**TASK:**
For the data that follows, report how many lines contain the word "Assumes", and nothing else.

(EXCERPTED RECORDS Opens)

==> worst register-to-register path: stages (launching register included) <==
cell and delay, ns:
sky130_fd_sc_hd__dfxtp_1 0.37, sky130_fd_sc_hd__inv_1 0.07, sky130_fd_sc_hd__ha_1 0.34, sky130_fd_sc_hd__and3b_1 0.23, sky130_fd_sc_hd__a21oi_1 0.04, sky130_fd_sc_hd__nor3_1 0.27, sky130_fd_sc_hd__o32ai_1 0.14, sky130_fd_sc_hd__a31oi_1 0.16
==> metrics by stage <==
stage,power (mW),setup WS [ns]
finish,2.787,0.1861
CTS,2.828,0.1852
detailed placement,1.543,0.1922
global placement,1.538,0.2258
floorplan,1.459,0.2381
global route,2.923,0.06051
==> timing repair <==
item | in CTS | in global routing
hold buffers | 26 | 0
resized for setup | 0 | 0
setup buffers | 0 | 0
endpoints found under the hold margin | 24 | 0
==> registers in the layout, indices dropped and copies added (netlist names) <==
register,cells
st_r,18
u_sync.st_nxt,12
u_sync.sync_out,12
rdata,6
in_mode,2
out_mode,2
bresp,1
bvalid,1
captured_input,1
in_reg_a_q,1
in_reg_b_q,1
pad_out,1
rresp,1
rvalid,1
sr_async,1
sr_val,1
==> src/rv_params.svh <==
// Offsets, field positions, reset values and timing counts of the residual checker
//==========================================================================
// Behaviour
// - Rail ramps only after residual below threshold
// - Selected rails checked before boot self-test
// - Checking needs monitor enable and select
// - Monitor stays powered through residual timeout
// - Still above after timeout sets rail flag
// - Timeout is target over ramp plus 100us
// - Residual monitoring armed once after power-up
// - All residual monitors disarmed before start-up
// - Monitor enable powers the rail comparators
`ifndef RV_PARAMS_SVH
`define RV_PARAMS_SVH

//==========================================================================
// Register byte offsets
`define RV_RAIL_CTRL_OFS 8'h00
`define RV_INPUT_CTRL_OFS 8'h04
`define RV_SEQ_CTRL_OFS 8'h08
`define RV_STATUS_OFS 8'h0C
`define RV_RAIL_VCODE_OFS 8'h10
`define RV_RAIL_RATE_OFS 8'h14
`define RV_INPUT_LEVEL_OFS 8'h18
`define RV_INPUT_RATE_OFS 8'h1C

//==========================================================================
// Field positions
`define RV_SEL_POS 4
`define RV_REGEN_POS 8
`define RV_IN_SEL_POS 2
`define RV_START_BIT 0
`define RV_IN_FLAG_POS 4
`define RV_STATE_POS 8
`define RV_ARMED_BIT 10

//==========================================================================
// Reset values: residual select bits default to one
`define RV_RAIL_CTRL_RST 32'h0000_00F0
`define RV_INPUT_CTRL_RST 32'h0000_000C
`define RV_VCODE_RST 32'h0000_0000
`define RV_RATE_RST 32'h0101_0101

//==========================================================================
// Timing
`define RV_CLK_PERIOD_NS 25
`define RV_TICK_NS 1000
`define RV_TICK_CYCLES ((`RV_TICK_NS + `RV_CLK_PERIOD_NS - 1) / `RV_CLK_PERIOD_NS)
`define RV_EXTRA_US 100
`define RV_EXTRA_TICKS ((`RV_EXTRA_US * 1000 + `RV_TICK_NS - 1) / `RV_TICK_NS)

`endif

==> src/rv_pkg.sv <==
// Types and the voltage-code decode shared by the residual checker
package rv_pkg;

  //==========================================================================
  // Per-channel configuration carrier
  typedef struct packed {
    logic mon_en;    // Monitor enable of rail or input
    logic sel;       // Residual check select
    logic [7:0] code; // Target voltage code
    logic [7:0] rate; // Ramp rate, 0.5 mV/us per step
  } chan_cfg_t;

  // Sequencer states
  typedef enum logic [1:0] {
    SEQ_PWRUP_CHECK,
    SEQ_BOOT_TEST,
    SEQ_START_CHECK,
    SEQ_RUNNING
  } seq_state_t;

  // Channel timeout states
  typedef enum logic [1:0] {
    CH_IDLE,
    CH_RAMP,
    CH_HOLD
  } chan_state_t;

  //==========================================================================
  // Code to target voltage in half-millivolt units
  function automatic logic [12:0] code_to_halfmv(input logic [7:0] code);
    int mv;
    mv = 0;
    if (code <= 8'h72)
      mv = 785 + 5 * (int'(code) - 'h34);
    else if (code <= 8'hAA)
      mv = 1470 + 10 * (int'(code) - 'h98);
    else
      mv = 2400 + 20 * (int'(code) - 'hD0);
    return 13'(2 * mv);
  endfunction

endpackage
## src/hdl/irwd_pkg.sv

```systemverilog
// Purpose: shared constants and types of the infrared wake-up decoder
// Assumes: 8-bit register port, one 25 MHz clock
// Notes:   time limits are counts of 0.1 ms units
package irwd_pkg;

  // register offsets
  localparam logic [7:0] OFS_CONTROL      = 8'h13;
  localparam logic [7:0] OFS_WAKE_ADDR    = 8'h15;
  localparam logic [7:0] OFS_ADDR_MASK    = 8'h16;
  localparam logic [7:0] OFS_RECV_ADDR    = 8'h17;
  localparam logic [7:0] OFS_R0_LOW       = 8'h18;
  localparam logic [7:0] OFS_R0_HIGH      = 8'h19;
  localparam logic [7:0] OFS_R1_LOW       = 8'h1a;
  localparam logic [7:0] OFS_R1_HIGH      = 8'h1b;
  localparam logic [7:0] OFS_R2_LOW       = 8'h1c;
  localparam logic [7:0] OFS_R2_HIGH      = 8'h1d;
  localparam logic [7:0] OFS_R3_LOW       = 8'h1e;
  localparam logic [7:0] OFS_R3_HIGH      = 8'h1f;
  localparam logic [7:0] OFS_EVENT_STATUS = 8'h20;
  localparam logic [7:0] OFS_EVENT_MASK   = 8'h21;

  // reset values
  localparam logic [7:0] RST_CONTROL    = 8'h00;
  localparam logic [7:0] RST_WAKE_ADDR  = 8'h00;
  localparam logic [7:0] RST_ADDR_MASK  = 8'he0;
  localparam logic [7:0] RST_RECV_ADDR  = 8'h00;
  localparam logic [4:0] RST_R0_LOW     = 5'h10;
  localparam logic [4:0] RST_R0_HIGH    = 5'h14;
  localparam logic [4:0] RST_R1_LOW     = 5'h07;
  localparam logic [4:0] RST_R1_HIGH    = 5'h0b;
  localparam logic [7:0] RST_R2_LOW     = 8'h50;
  localparam logic [7:0] RST_R2_HIGH    = 8'h64;
  localparam logic [7:0] RST_R3_LOW     = 8'h28;
  localparam logic [7:0] RST_R3_HIGH    = 8'h32;
  localparam logic [7:0] RST_EVENT_MASK = 8'h00;

  // event status bit positions
  localparam int unsigned BIT_FRAME_DONE = 0;
  localparam int unsigned BIT_WAKE_MATCH = 5;

  // protocol select codes
  localparam logic [1:0] PROTO_BIPHASE  = 2'h0;
  localparam logic [1:0] PROTO_PULSEDIS = 2'h1;

  // frame geometry
  localparam logic [4:0] BIP_LAST_BIT   = 5'h0d;
  localparam logic [4:0] BIP_ADDR_FIRST = 5'h03;
  localparam logic [4:0] BIP_ADDR_LAST  = 5'h07;
  localparam logic [5:0] PD_ADDR_BITS   = 6'h08;
  localparam logic [5:0] PD_LAST_BIT    = 6'h1f;

  // timing: one limit unit is 0.1 ms
  localparam int unsigned CLK_PERIOD_NS = 40;
  localparam int unsigned TIME_UNIT_NS  = 100000;
  localparam int unsigned TICK_CYCLES   = TIME_UNIT_NS / CLK_PERIOD_NS;

  typedef struct packed {
    logic [1:0] rsvd_hi;
    logic [1:0] proto;
    logic       sel_b;
    logic       invert;
    logic       rsvd_lo;
    logic       enable;
  } irwd_ctrl_t;

  typedef struct packed {
    logic [7:0] low;
    logic [7:0] high;
  } irwd_range_t;

endpackage

```

## src/hdl/irwd_decoder.sv

```systemverilog
// Purpose: infrared remote wake-up decoder, bi-phase and pulse-distance
// Assumes: CLOCK at 25 MHz, receiver inputs asynchronous to CLOCK
// Notes:   decoded line level high means carrier burst present
//
// Function
// - control register resets to zero: bi-phase, input a, no invert, off.
// - control bit 3 picks receiver input b instead of input a.
// - control bit 2 inverts the chosen input before decoding.
// - enable bit 0 low keeps registers but blocks event status.
// - outer wake enable never gates the infrared event status.
// - enabled and address match under mask sets status bit 5.
// - address bits compare only where the mask bit is zero.
// - address mask resets to e0h, upper three bits ignored.
// - received address shifts into read-only register reset to zero.
// - all range limits count in units of 0.1 ms.
// - bi-phase full bit cell must fall in range 0, reset 10h/14h.
// - pulse-distance spacing in range 0 decodes a zero.
// - bi-phase half cell must fall in range 1, reset 07h/0bh.
// - pulse-distance spacing in range 1 decodes a one.
// - pulse-distance header pulse must fall in range 2.
// - pulse-distance post-header gap must fall in range 3.
//
// The strobed register port was chosen for this implementation.
`timescale 1ns/1ns
module irwd_decoder
  import irwd_pkg::*;
#(
  parameter int unsigned TICK_LEN = TICK_CYCLES
) (
  input  wire logic       CLOCK,
  input  wire logic       NRST,
  input  wire logic       CLK_EN,
  input  wire logic [7:0] REG_ADDR,
  input  wire logic [7:0] REG_WDATA,
  input  wire logic       REG_WR,
  input  wire logic       REG_RD,
  output logic      [7:0] REG_RDATA,
  input  wire logic       IR_RECEIVE_INPUT_A,
  input  wire logic       IR_RECEIVE_INPUT_B,
  output logic            IRQ,
  output logic            WAKE_MATCH
);

  typedef enum logic [2:0] {
    ST_IDLE,
    ST_PD_HEADER,
    ST_PD_GAP,
    ST_PD_BITS,
    ST_BIPHASE
  } irwd_state_t;

  // software-visible registers
  irwd_ctrl_t  ir_wake_control;
  logic [7:0]  ir_wake_address;
  logic [7:0]  ir_wake_address_mask;
  logic [7:0]  ir_received_address;
  logic [4:0]  r0_low;
  logic [4:0]  r0_high;
  logic [4:0]  r1_low;
  logic [4:0]  r1_high;
  irwd_range_t range2;
  irwd_range_t range3;
  logic [7:0]  event_status;
  logic [7:0]  event_mask;

  // receiver path
  logic [1:0]  sync_a;
  logic [1:0]  sync_b;
  logic        ir_level;
  logic        ir_prev;
  logic        edge_any;
  logic        edge_rise;
  logic        ir_receive_input_selected;
  logic        ctrl_written;

  // time base and interval counters
  logic [15:0] tick_cnt;
  logic        tick;
  logic [7:0]  lvl_cnt;
  logic [7:0]  rise_cnt;

  // frame decoder and status
  irwd_state_t state;
  logic [4:0]  half_pos;
  logic [5:0]  bit_cnt;
  logic        frame_done;
  logic        addr_match;
  logic        in_r0_lvl;
  logic        in_r1_lvl;
  logic        in_r0_rise;
  logic        in_r1_rise;
  logic        bip_full;
  logic [4:0]  next_half_pos;
  logic [7:0]  set_bits;
  logic [7:0]  clr_bits;
  logic        wr_hit;

  function automatic logic in_range(input logic [7:0] v, input logic [7:0] lo, input logic [7:0] hi);
    in_range = (v >= lo) && (v <= hi);
  endfunction

  // two-flop synchronisers, one per receiver input
  always_ff @(posedge CLOCK) begin
    if (!NRST) begin
      sync_a <= 2'h0;
      sync_b <= 2'h0;
    end else if (CLK_EN) begin
      sync_a <= {sync_a[0], IR_RECEIVE_INPUT_A};
      sync_b <= {sync_b[0], IR_RECEIVE_INPUT_B};
    end
  end

  // input pick and polarity, read only from second flops
  assign ir_receive_input_selected = ir_wake_control.sel_b ? sync_b[1] : sync_a[1];
  assign ir_level = ir_receive_input_selected ^ ir_wake_control.invert;
  // a control write can flip the level by itself, so that cycle is no receiver edge;
  // a true edge landing in the very same cycle is lost, a rare and harmless trade
  assign edge_any  = ir_level != ir_prev && !ctrl_written;
  assign edge_rise = ir_level && !ir_prev && !ctrl_written;

  always_ff @(posedge CLOCK) begin
    if (!NRST) begin
      ctrl_written <= 1'b0;
    end else if (CLK_EN) begin
      ctrl_written <= REG_WR && REG_ADDR == OFS_CONTROL;
    end
  end

  always_ff @(posedge CLOCK) begin
    if (!NRST) begin
      ir_prev <= 1'b0;
    end else if (CLK_EN) begin
      ir_prev <= ir_level;
    end
  end

  // 0.1 ms time base
  assign tick = tick_cnt == 16'(TICK_LEN - 1);

  always_ff @(posedge CLOCK) begin
    if (!NRST) begin
      tick_cnt <= 16'h0000;
    end else if (CLK_EN) begin
      tick_cnt <= tick ? 16'h0000 : tick_cnt + 16'h0001;
    end
  end

  // interval counters saturate so a long idle never wraps into a valid range
  always_ff @(posedge CLOCK) begin
    if (!NRST) begin
      lvl_cnt  <= 8'h00;
      rise_cnt <= 8'h00;
    end else if (CLK_EN) begin
      if (edge_any) begin
        lvl_cnt <= 8'h00;
      end else if (tick && lvl_cnt != 8'hff) begin
        lvl_cnt <= lvl_cnt + 8'h01;
      end
      if (edge_rise) begin
        rise_cnt <= 8'h00;
      end else if (tick && rise_cnt != 8'hff) begin
        rise_cnt <= rise_cnt + 8'h01;
      end
    end
  end

  // range classification of the interval just ended
  assign in_r0_lvl  = in_range(lvl_cnt, {3'h0, r0_low}, {3'h0, r0_high});
  assign in_r1_lvl  = in_range(lvl_cnt, {3'h0, r1_low}, {3'h0, r1_high});
  assign in_r0_rise = in_range(rise_cnt, {3'h0, r0_low}, {3'h0, r0_high});
  assign in_r1_rise = in_range(rise_cnt, {3'h0, r1_low}, {3'h0, r1_high});
  assign bip_full   = in_r0_lvl && !in_r1_lvl;
  assign next_half_pos = half_pos + (bip_full ? 5'h02 : 5'h01);

  // frame decoder; a reserved protocol code leaves it idle
  always_ff @(posedge CLOCK) begin
    if (!NRST) begin
      state               <= ST_IDLE;
      half_pos            <= 5'h00;
      bit_cnt             <= 6'h00;
      frame_done          <= 1'b0;
      ir_received_address <= RST_RECV_ADDR;
    end else if (CLK_EN) begin
      frame_done <= 1'b0;
      unique case (state)
        ST_IDLE: begin
          if (edge_rise && ir_wake_control.proto == PROTO_PULSEDIS) begin
            state               <= ST_PD_HEADER;
            ir_received_address <= 8'h00;
          end else if (edge_rise && ir_wake_control.proto == PROTO_BIPHASE) begin
            // first rise is the middle of the first start bit
            state               <= ST_BIPHASE;
            half_pos            <= 5'h01;
            ir_received_address <= 8'h00;
          end
        end
        ST_PD_HEADER: begin
          if (edge_any) begin
            state <= in_range(lvl_cnt, range2.low, range2.high) ? ST_PD_GAP : ST_IDLE;
          end
        end
        ST_PD_GAP: begin
          if (edge_any) begin
            bit_cnt <= 6'h00;
            state   <= in_range(lvl_cnt, range3.low, range3.high) ? ST_PD_BITS : ST_IDLE;
          end
        end
        ST_PD_BITS: begin
          if (edge_rise) begin
            if (!in_r0_rise && !in_r1_rise) begin
              state <= ST_IDLE;
            end else begin
              // range 0 wins if software makes the ranges overlap
              if (bit_cnt < PD_ADDR_BITS) begin
                ir_received_address <= {!in_r0_rise, ir_received_address[7:1]};
              end
              bit_cnt <= bit_cnt + 6'h01;
              if (bit_cnt == PD_LAST_BIT) begin
                state      <= ST_IDLE;
                frame_done <= 1'b1;
              end
            end
          end else if (lvl_cnt == 8'hff) begin
            state <= ST_IDLE;
          end
        end
        ST_BIPHASE: begin
          if (edge_any) begin
            // a full cell may only start at a mid-bit edge
            if ((!in_r0_lvl && !in_r1_lvl) || (bip_full && !half_pos[0])) begin
              state <= ST_IDLE;
            end else begin
              half_pos <= next_half_pos;
              if (next_half_pos[0]) begin
                if (next_half_pos[4:1] >= BIP_ADDR_FIRST[3:0] &&
                    next_half_pos[4:1] <= BIP_ADDR_LAST[3:0]) begin
                  ir_received_address <= {ir_received_address[6:0], ir_level};
                end
                if (next_half_pos[4:1] == BIP_LAST_BIT[3:0]) begin
                  state      <= ST_IDLE;
                  frame_done <= 1'b1;
                end
              end
            end
          end else if (lvl_cnt == 8'hff) begin
            state <= ST_IDLE;
          end
        end
      endcase
    end
  end

  // masked compare of captured and programmed address
  assign addr_match = ((ir_received_address ^ ir_wake_address) & ~ir_wake_address_mask) == 8'h00;

  // only the decoder enable gates the status, no outer enable exists here
  always_comb begin
    set_bits = 8'h00;
    set_bits[BIT_FRAME_DONE] = frame_done && ir_wake_control.enable;
    set_bits[BIT_WAKE_MATCH] = frame_done && ir_wake_control.enable && addr_match;
    clr_bits = (REG_WR && REG_ADDR == OFS_EVENT_STATUS) ? REG_WDATA : 8'h00;
  end

  // sticky status: a set in the clearing cycle survives
  always_ff @(posedge CLOCK) begin
    if (!NRST) begin
      event_status <= 8'h00;
      IRQ          <= 1'b0;
      WAKE_MATCH   <= 1'b0;
    end else if (CLK_EN) begin
      event_status <= (event_status & ~clr_bits) | set_bits;
      IRQ          <= |(((event_status & ~clr_bits) | set_bits) & event_mask);
      WAKE_MATCH   <= set_bits[BIT_WAKE_MATCH];
    end
  end

  // register writes; reserved bits are not stored
  assign wr_hit = REG_WR;

  always_ff @(posedge CLOCK) begin
    if (!NRST) begin
      ir_wake_control      <= irwd_ctrl_t'(RST_CONTROL);
      ir_wake_address      <= RST_WAKE_ADDR;
      ir_wake_address_mask <= RST_ADDR_MASK;
      r0_low               <= RST_R0_LOW;
      r0_high              <= RST_R0_HIGH;
      r1_low               <= RST_R1_LOW;
      r1_high              <= RST_R1_HIGH;
      range2               <= '{low: RST_R2_LOW, high: RST_R2_HIGH};
      range3               <= '{low: RST_R3_LOW, high: RST_R3_HIGH};
      event_mask           <= RST_EVENT_MASK;
    end else if (CLK_EN && wr_hit) begin
      unique case (REG_ADDR)
        OFS_CONTROL: begin
          ir_wake_control.proto  <= REG_WDATA[5:4];
          ir_wake_control.sel_b  <= REG_WDATA[3];
          ir_wake_control.invert <= REG_WDATA[2];
          ir_wake_control.enable <= REG_WDATA[0];
        end
        OFS_WAKE_ADDR:  ir_wake_address      <= REG_WDATA;
        OFS_ADDR_MASK:  ir_wake_address_mask <= REG_WDATA;
        OFS_R0_LOW:     r0_low               <= REG_WDATA[4:0];
        OFS_R0_HIGH:    r0_high              <= REG_WDATA[4:0];
        OFS_R1_LOW:     r1_low               <= REG_WDATA[4:0];
        OFS_R1_HIGH:    r1_high              <= REG_WDATA[4:0];
        OFS_R2_LOW:     range2.low           <= REG_WDATA;
        OFS_R2_HIGH:    range2.high          <= REG_WDATA;
        OFS_R3_LOW:     range3.low           <= REG_WDATA;
        OFS_R3_HIGH:    range3.high          <= REG_WDATA;
        OFS_EVENT_MASK: event_mask           <= REG_WDATA;
        default: begin
        end
      endcase
    end
  end

  // read data one cycle after the strobe, zero otherwise and when unmapped
  always_ff @(posedge CLOCK) begin
    if (!NRST) begin
      REG_RDATA <= 8'h00;
    end else if (CLK_EN) begin
      REG_RDATA <= 8'h00;
      if (REG_RD) begin
        unique case (REG_ADDR)
          OFS_CONTROL:      REG_RDATA <= {2'h0, ir_wake_control.proto, ir_wake_control.sel_b,
                                          ir_wake_control.invert, 1'b0, ir_wake_control.enable};
          OFS_WAKE_ADDR:    REG_RDATA <= ir_wake_address;
          OFS_ADDR_MASK:    REG_RDATA <= ir_wake_address_mask;
          OFS_RECV_ADDR:    REG_RDATA <= ir_received_address;
          OFS_R0_LOW:       REG_RDATA <= {3'h0, r0_low};
          OFS_R0_HIGH:      REG_RDATA <= {3'h0, r0_high};
          OFS_R1_LOW:       REG_RDATA <= {3'h0, r1_low};
          OFS_R1_HIGH:      REG_RDATA <= {3'h0, r1_high};
          OFS_R2_LOW:       REG_RDATA <= range2.low;
          OFS_R2_HIGH:      REG_RDATA <= range2.high;
          OFS_R3_LOW:       REG_RDATA <= range3.low;
          OFS_R3_HIGH:      REG_RDATA <= range3.high;
          OFS_EVENT_STATUS: REG_RDATA <= event_status;
          OFS_EVENT_MASK:   REG_RDATA <= event_mask;
          default:          REG_RDATA <= 8'h00;
        endcase
      end
    end
  end

endmodule

```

(EXCERPTED RECORDS Closes)

**SOLUTION FOR THIS PROBLEM:**
2